Description of the task => Across the entries below, how many lines have the word "lone" in them? Respond with only the number.

==========

From an optimization exercise on the open Yosys and OpenROAD flow, aimed at small area, a short achievable clock period and few clock cycles per item; shortcuts taken in it are not production practice. In this exercise RTL edits were held to simulation tests only and were not proved equivalent to the original. No activity file was given, so power comes from the tool's default toggle rates.

**flow/flow/run.sh**
```bash
#!/bin/bash
# Standard layout, with plain buf_1 cells as the port buffers.
set -euo pipefail
export BUFFER_PORTS_ARGS="-buffer_cell sky130_fd_sc_hd__buf_1"
bash standard.sh > standard_flow.log 2>&1
```
**flow/standard.sh**
```bash
#!/bin/bash
# synth_recipe.tcl (not shown) runs the flow's synth.tcl, then flattens the netlist and writes it again
# the make line also repeats each setting of config.mk as NAME=value (left out here)
make -C /OpenROAD-flow-scripts/flow DESIGN_CONFIG=/design/flow/config.mk WORK_HOME=/design/flow/orfs CLKGATE_MAP_FILE= SYNTH_SCRIPT=/design/flow/synth_recipe.tcl "${@:-finish}"
```
**flow/config.mk**
```make
export PLATFORM = sky130hd
export DESIGN_NAME = ubc_codec
export DESIGN_NICKNAME = ubc_codec
export VERILOG_FILES = /design/flow/design.v
export SDC_FILE = /design/flow/constraint.sdc
export NUM_CORES = 4
export LEC_CHECK = 0
export ABC_CLOCK_PERIOD_IN_PS = 2500
export CAP_MARGIN = 0
export CORE_MARGIN = 2
export CORE_UTILIZATION = 40
export CTS_BUF_LIST = sky130_fd_sc_hd__clkbuf_8
export CTS_CLUSTER_DIAMETER = 50
export CTS_CLUSTER_SIZE = 16
export PLACE_DENSITY = 0.8
export SETUP_SLACK_MARGIN = 3.6
export SLEW_MARGIN = 0
```
**flow/constraint.sdc**
```tcl
create_clock -name core_clock -period 6.0 [get_ports {clk}]
set_input_delay 1.2000 -clock core_clock [delete_from_list [all_inputs] [get_ports {clk}]]
set_output_delay 1.2000 -clock core_clock [all_outputs]
set_load 0.01 [all_outputs]
```
**flow/design.v**
```verilog
module ubc_enc (
    input  wire        clk,
    input  wire        rst,
    input  wire        start,
    input  wire        in_valid,
    input  wire        in_end,
    input  wire [7:0]  in_data,
    output wire        in_ready,
    output wire        out_valid,
    output wire [20:0] out_data,
    input  wire        out_ready,
    output wire [1:0]  phase,
    output wire [31:0] in_count,
    output wire [31:0] out_count
);
    localparam [1:0] IDLE = 2'd0, BUSY = 2'd1, DONE = 2'd2;
    reg [1:0]  ph;
    reg        ending;        
    reg [1:0]  wcnt;          
    reg        tail;          
    reg        run;           
    reg        rfirst;        
    reg        rpend;         
    reg [7:0]  w0, w1;
    reg        e1;            
    reg [11:0] rc;
    reg        ov;
    reg [15:0] od;
    reg        hv, he;        
    reg [7:0]  hd;
    reg        rdy;           
    reg [31:0] in_cnt, out_cnt;
    function [15:0] u8(input [7:0] b);
        u8 = {8'h04, b};
    endfunction
    function [15:0] u12(input [11:0] n);
        u12 = {8'h4E + {4'd0, n[11:8]}, n[7:0]};
    endfunction
    function [15:0] apack(input [7:0] a, input [7:0] b);
        apack = {8'h5E + {2'd0, a[6], b[6], a[5:2]}, a[1:0], b[5:0]};
    endfunction
    wire busy   = (ph == BUSY);
    wire oflow  = !ov || out_ready;                   
    wire take   = in_valid && in_ready;
    wire xv     = hv || take;                         
    wire xe     = hv ? he : in_end;
    wire [7:0] xd = hv ? hd : in_data;
    wire flush  = busy && ending && !hv && (wcnt != 2'd0 || rpend);
    wire go     = (xv || flush) && oflow;
    wire fend   = xe || flush;                        
    wire newtx  = start && !busy;
    assign in_ready  = rdy;
    assign out_valid = ov;
    assign out_data  = {5'd0, od};
    assign phase     = ph;
    assign in_count  = in_cnt;
    assign out_count = out_cnt;
    wire [7:0] prev = (run || wcnt == 2'd1) ? w0 : w1;
    wire eqp    = (xd == prev);
    wire asc    = !w0[7] && !w1[7];
    wire full   = !run && !tail && wcnt == 2'd2;      
    wire runon  = eqp && rc != 12'd4095;
    wire runst  = eqp && e1;
    reg [15:0] s;
    always @(*) begin
        if (run)
            s = rfirst ? u8(w0) : u12(rc);
        else if (rpend)
            s = u12(12'd3);
        else if (tail)
            s = u12({w0[3:0], w1});
        else if (wcnt == 2'd2 && asc)
            s = apack(w0, w1);
        else if (wcnt == 2'd2 && !fend)
            s = u12({w0, w1[7:4]});
        else
            s = u8(w0);
    end
    reg        emit, n_run, n_first, n_pend, n_tail;
    reg [1:0]  n_wcnt;
    always @(*) begin
        n_first = 1'b0;
        n_pend  = 1'b0;
        if (fend) begin
            emit    = run || rpend || tail || wcnt != 2'd0;
            n_run   = 1'b0;
            n_pend  = run && rfirst;
            n_tail  = 1'b0;
            n_wcnt  = rpend ? wcnt : ((full && !asc) ? 2'd1 : 2'd0);
        end else if (run) begin
            emit    = rfirst || !runon;
            n_run   = runon;
            n_pend  = rfirst && !runon;
            n_tail  = 1'b0;
            n_wcnt  = 2'd1;
        end else if (tail) begin
            emit    = 1'b1;
            n_run   = 1'b0;
            n_tail  = 1'b0;
            n_wcnt  = 2'd1;
        end else if (wcnt != 2'd2) begin
            emit    = rpend;
            n_run   = 1'b0;
            n_tail  = 1'b0;
            n_wcnt  = wcnt + 2'd1;
        end else begin
            emit    = !runst;
            n_run   = runst;
            n_first = 1'b1;
            n_tail  = !runst && !asc;
            n_wcnt  = runst ? 2'd0 : (asc ? 2'd1 : 2'd2);
        end
    end
    wire       ov_n     = (ov && !out_ready) || (go && emit);
    wire       hv_n     = take ? !oflow : (hv && !oflow);
    wire       ending_n = ending || (take && in_end);
    wire       e_emit   = run || rpend || tail || wcnt != 2'd0;
    wire       fin_n    = go ? (fend && !e_emit)
                             : (ending && !hv && wcnt == 2'd0 && !rpend && !(ov && !out_ready));
    always @(posedge clk) begin
        if (rst) begin
            ph  <= IDLE;
            ov  <= 1'b0;
            hv  <= 1'b0;
            rdy <= 1'b0;
        end else if (newtx) begin
            rdy    <= 1'b1;
            ph     <= BUSY;
            ending <= 1'b0;
            wcnt   <= 2'd0;
            tail   <= 1'b0;
            run    <= 1'b0;
            rpend  <= 1'b0;
            hv     <= 1'b0;
            ov     <= 1'b0;
        end else begin
            ov     <= ov_n;
            hv     <= hv_n;
            ending <= ending_n;
            rdy    <= busy && !ending_n && !hv_n;
            if (busy && fin_n)
                ph <= DONE;
            if (go) begin
                run    <= n_run;
                rfirst <= n_first;
                rpend  <= n_pend;
                tail <= n_tail;
                wcnt <= n_wcnt;
            end
        end
    end
    always @(posedge clk) begin
        if (!hv) begin
            he <= in_end;
            hd <= in_data;
        end
        if (go) begin
            od <= s;
            w1 <= xd;
            e1 <= eqp;
            if (wcnt != 2'd1 || run || tail)
                w0 <= (full && !asc) ? w1 : xd;
            rc <= run ? rc + 12'd1 : 12'd3;
        end
    end
    reg inc_o, inc_i;
    always @(posedge clk) begin
        inc_o   <= go && emit && !newtx;
        inc_i   <= take && !in_end;
        in_cnt  <= newtx ? 32'd0 : in_cnt + {31'd0, inc_i};
        out_cnt <= newtx ? 32'd0 : out_cnt + {31'd0, inc_o};
    end
endmodule
module ubc_dec (
    input  wire        clk,
    input  wire        rst,
    input  wire        start,
    input  wire        mode,         
    input  wire        in_valid,
    input  wire        in_end,
    input  wire [20:0] in_data,
    output wire        in_ready,
    output wire        out_valid,
    output wire [7:0]  out_data,
    input  wire        out_ready,
    output wire [1:0]  phase,
    output wire [31:0] idx,
    output wire [31:0] out_count,
    output wire [1:0]  err_kind,
    output wire [31:0] err_idx,
    output wire [6:0]  err_sel
);
    localparam [1:0] IDLE = 2'd0, BUSY = 2'd1, DRAIN = 2'd2, DONE = 2'd3;
    localparam [1:0] C_OTHER = 2'd0, C_U8 = 2'd1, C_U12 = 2'd2, C_A = 2'd3;
    reg [1:0]  st;
    reg        rdy;          
    reg        cmode;
    reg        ending;       
    reg        fv, fe, flb;  
    reg [1:0]  fc;           
    reg [13:0] fp;           
    reg        pv;
    reg [1:0]  pc;           
    reg [31:0] pidx;         
    reg [11:0] P;            
    reg [11:0] S;            
    reg        em;           
    reg        isrun;        
    reg [1:0]  k;            
    reg        plast;        
    reg        addp;         
    reg [31:0] idx_r;
    reg [5:0]  ol0;          
    reg [5:0]  ol1;          
    reg [19:0] ohi;          
    reg        oc0, oc1;     
    reg [1:0]  kind;
    reg [2:0]  c1;
    wire hi0   = (in_data[20:16] == 5'd0);
    wire [6:0] t = in_data[15:9];
    wire is8   = hi0 && in_data[15:8] == 8'h04;
    wire is12  = hi0 && t >= 7'h27 && t <= 7'h2E;
    wire isA   = hi0 && t >= 7'h2F && t <= 7'h4E;
    wire isLB  = hi0 && (in_data[15:0] == 16'h000A || in_data[15:0] == 16'h000D);
    wire [4:0] dA = in_data[13:9] + 5'd17;      
    wire [1:0] cin = isA ? C_A : (is12 ? C_U12 : (is8 ? C_U8 : C_OTHER));
    wire [13:0] pin = {dA[4:3], isA ? dA[2:0] : in_data[11:9] + 3'd1, in_data[8:0]};
    reg dat_r;
    wire [31:0] idx_inc = idx_r + {31'd0, dat_r};
    wire act   = (st == BUSY);
    wire take  = in_valid && rdy;
    wire pgo   = fv && (!em || (out_ready && plast));  
    wire dat   = pgo && !fe && !flb && act;       
    wire lone  = pgo && fe && act && pv;          
    wire xfer  = em && out_ready;
    wire newtx = start && (st == IDLE || st == DONE);
    assign in_ready  = rdy;
    assign out_valid = em;
    assign out_data  = P[11:4];
    assign phase     = st;
    assign idx       = idx_r;
    assign out_count = {ohi, ol1, ol0};
    assign err_kind  = kind;
    assign err_idx   = pidx;
    assign err_sel   = {kind[0], c1, 1'b0, pc};
    wire pair_t3 = pc == C_U12 && fc == C_U12;
    wire pair_rn = pc == C_U8 && fc == C_U12;
    wire pair_p2 = pc == C_U8 && fc == C_U8;
    wire pair_ok = pair_t3 || pair_rn || pair_p2;
    wire f_dat = act && !fe && !flb;
    wire f_tok = f_dat && (pv ? pair_ok : fc == C_A) || act && fe && pv && pc == C_U8;
    wire f_em  = !cmode && f_tok && !(f_dat && pair_rn && fp[11:0] == 12'd0);
    wire f_err = f_dat && pv && !pair_ok;
    wire tok   = pgo && f_tok;
    wire fin   = ending && !fv && !em && !addp && !oc0 && !oc1;
    wire       busy_n   = newtx || ((st == BUSY || st == DRAIN) && !fin);
    wire [1:0] st_n     = newtx ? BUSY : ((st == BUSY || st == DRAIN) ?
                          (fin ? DONE : ((pgo && f_err) ? DRAIN : st)) : st);
    wire       em_n     = !newtx && (pgo ? f_em : (em && !(out_ready && plast)));
    wire       ending_n = newtx ? 1'b0 : (ending || (take && in_end));
    wire       fv_n     = newtx ? 1'b0 : (take || (fv && !pgo));
    always @(posedge clk) begin
        if (rst) begin
            st  <= IDLE;
            em  <= 1'b0;
            rdy <= 1'b0;
            fv  <= 1'b0;
        end else begin
            st  <= st_n;
            em  <= em_n;
            fv  <= fv_n;
            rdy <= busy_n && !ending_n && (!fv_n || !em_n);
        end
    end
    always @(posedge clk) begin
        if (!fv || pgo) begin
            fe  <= in_end;
            flb <= isLB;
            fc  <= cin;
            fp <= pin;
        end
        addp   <= tok && !newtx;
        ending <= ending_n;
        if (newtx) begin
            cmode <= mode;
            pv    <= 1'b0;
        end else if (dat) begin
            pv <= !pv && fc != C_A;
        end else if (lone) begin
            pv <= 1'b0;
        end
        if (newtx) begin
            kind <= 2'd0;
            c1   <= 3'd0;
        end else if (lone && pc != C_U8) begin
            kind <= 2'd2;
        end else if (dat && pv && !pair_ok) begin
            kind <= 2'd1;
            c1   <= (fc == C_A) ? {1'b1, fp[13:12]} : {1'b0, fc};
        end
        if (fv && f_dat && !pv) begin
            pidx <= idx_inc;
            pc   <= fc;
        end else if (fv && fe && act && !(pv && pc != C_U8)) begin
            pidx <= 32'd0;
            pc   <= 2'd0;
        end
        if (dat && !pv)
            P[11:4] <= (fc == C_A) ? {1'b0, fp[13], fp[11:6]} :
                       ((fc == C_U8) ? fp[7:0] : fp[11:4]);
        else if (xfer && !isrun)
            P[11:4] <= {P[3:0], S[11:8]};
        if (dat && (!pv || fc == C_U8))
            P[3:0] <= (fc == C_A) ? {1'b0, fp[12], fp[5:4]} :
                      ((fc == C_U8) ? (pv ? fp[7:4] : 4'd0) : fp[3:0]);
        else if (xfer && !isrun)
            P[3:0] <= S[7:4];
        if (pgo && act) begin
            S     <= fe ? 12'd1 : ((fc == C_U8 || fc == C_A) ? {fp[3:0], 8'd0} : fp[11:0]);
            isrun <= fe || pair_rn;
            k     <= (!fe && pv && pair_t3) ? 2'd2 : 2'd1;
            plast <= fe || (pair_rn && fp[11:0] == 12'd1);
        end else if (xfer) begin
            if (isrun)
                S <= S - 12'd1;
            else
                S <= {S[3:0], 8'd0};
            k     <= k - 2'd1;
            plast <= isrun ? (S == 12'd2) : (k == 2'd1);
        end
    end
    wire [11:0] amt = addp ? (isrun ? S : (k[1] ? 12'd3 : 12'd2)) : 12'd0;
    wire [6:0] s0 = {1'b0, ol0} + {1'b0, amt[5:0]};
    wire [6:0] s1 = {1'b0, ol1} + {1'b0, amt[11:6]} + {6'd0, oc0};
    always @(posedge clk) begin
        dat_r <= dat;
        idx_r <= newtx ? 32'd0 : idx_inc;
        ol0   <= newtx ? 6'd0 : s0[5:0];
        oc0   <= !newtx && s0[6];
        ol1   <= newtx ? 6'd0 : s1[5:0];
        oc1   <= !newtx && s1[6];
        ohi   <= newtx ? 20'd0 : ohi + {19'd0, oc1};
    end
endmodule
module ubc_codec (
    input  wire        clk,
    input  wire        rst,
    input  wire        enc_start,
    input  wire        enc_in_valid,
    input  wire        enc_in_end,
    input  wire [7:0]  enc_in_data,
    output wire        enc_in_ready,
    output wire        enc_out_valid,
    output wire [20:0] enc_out_data,
    input  wire        enc_out_ready,
    output wire [1:0]  enc_phase,
    output wire [31:0] enc_in_count,
    output wire [31:0] enc_out_count,
    input  wire        dec_start,
    input  wire        dec_mode,
    input  wire        dec_in_valid,
    input  wire        dec_in_end,
    input  wire [20:0] dec_in_data,
    output wire        dec_in_ready,
    output wire        dec_out_valid,
    output wire [7:0]  dec_out_data,
    input  wire        dec_out_ready,
    output wire [1:0]  dec_phase,
    output wire [31:0] dec_idx,
    output wire [31:0] dec_out_count,
    output wire [1:0]  dec_err_kind,
    output wire [31:0] dec_err_idx,
    output wire [6:0]  dec_err_sel
);
    ubc_enc u_enc (
        .clk       (clk),
        .rst       (rst),
        .start     (enc_start),
        .in_valid  (enc_in_valid),
        .in_end    (enc_in_end),
        .in_data   (enc_in_data),
        .in_ready  (enc_in_ready),
        .out_valid (enc_out_valid),
        .out_data  (enc_out_data),
        .out_ready (enc_out_ready),
        .phase     (enc_phase),
        .in_count  (enc_in_count),
        .out_count (enc_out_count)
    );
    ubc_dec u_dec (
        .clk       (clk),
        .rst       (rst),
        .start     (dec_start),
        .mode      (dec_mode),
        .in_valid  (dec_in_valid),
        .in_end    (dec_in_end),
        .in_data   (dec_in_data),
        .in_ready  (dec_in_ready),
        .out_valid (dec_out_valid),
        .out_data  (dec_out_data),
        .out_ready (dec_out_ready),
        .phase     (dec_phase),
        .idx       (dec_idx),
        .out_count (dec_out_count),
        .err_kind  (dec_err_kind),
        .err_idx   (dec_err_idx),
        .err_sel   (dec_err_sel)
    );
endmodule
```
==> summary.txt <==
cell families after synthesis:
kind of cell	after synthesis
mux	46
fa+ha+maj	34
xor+xnor	129
other cells	1
simple gates	586
compound gates	208
flops	293
buf+inv	117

==========

Task answer => 3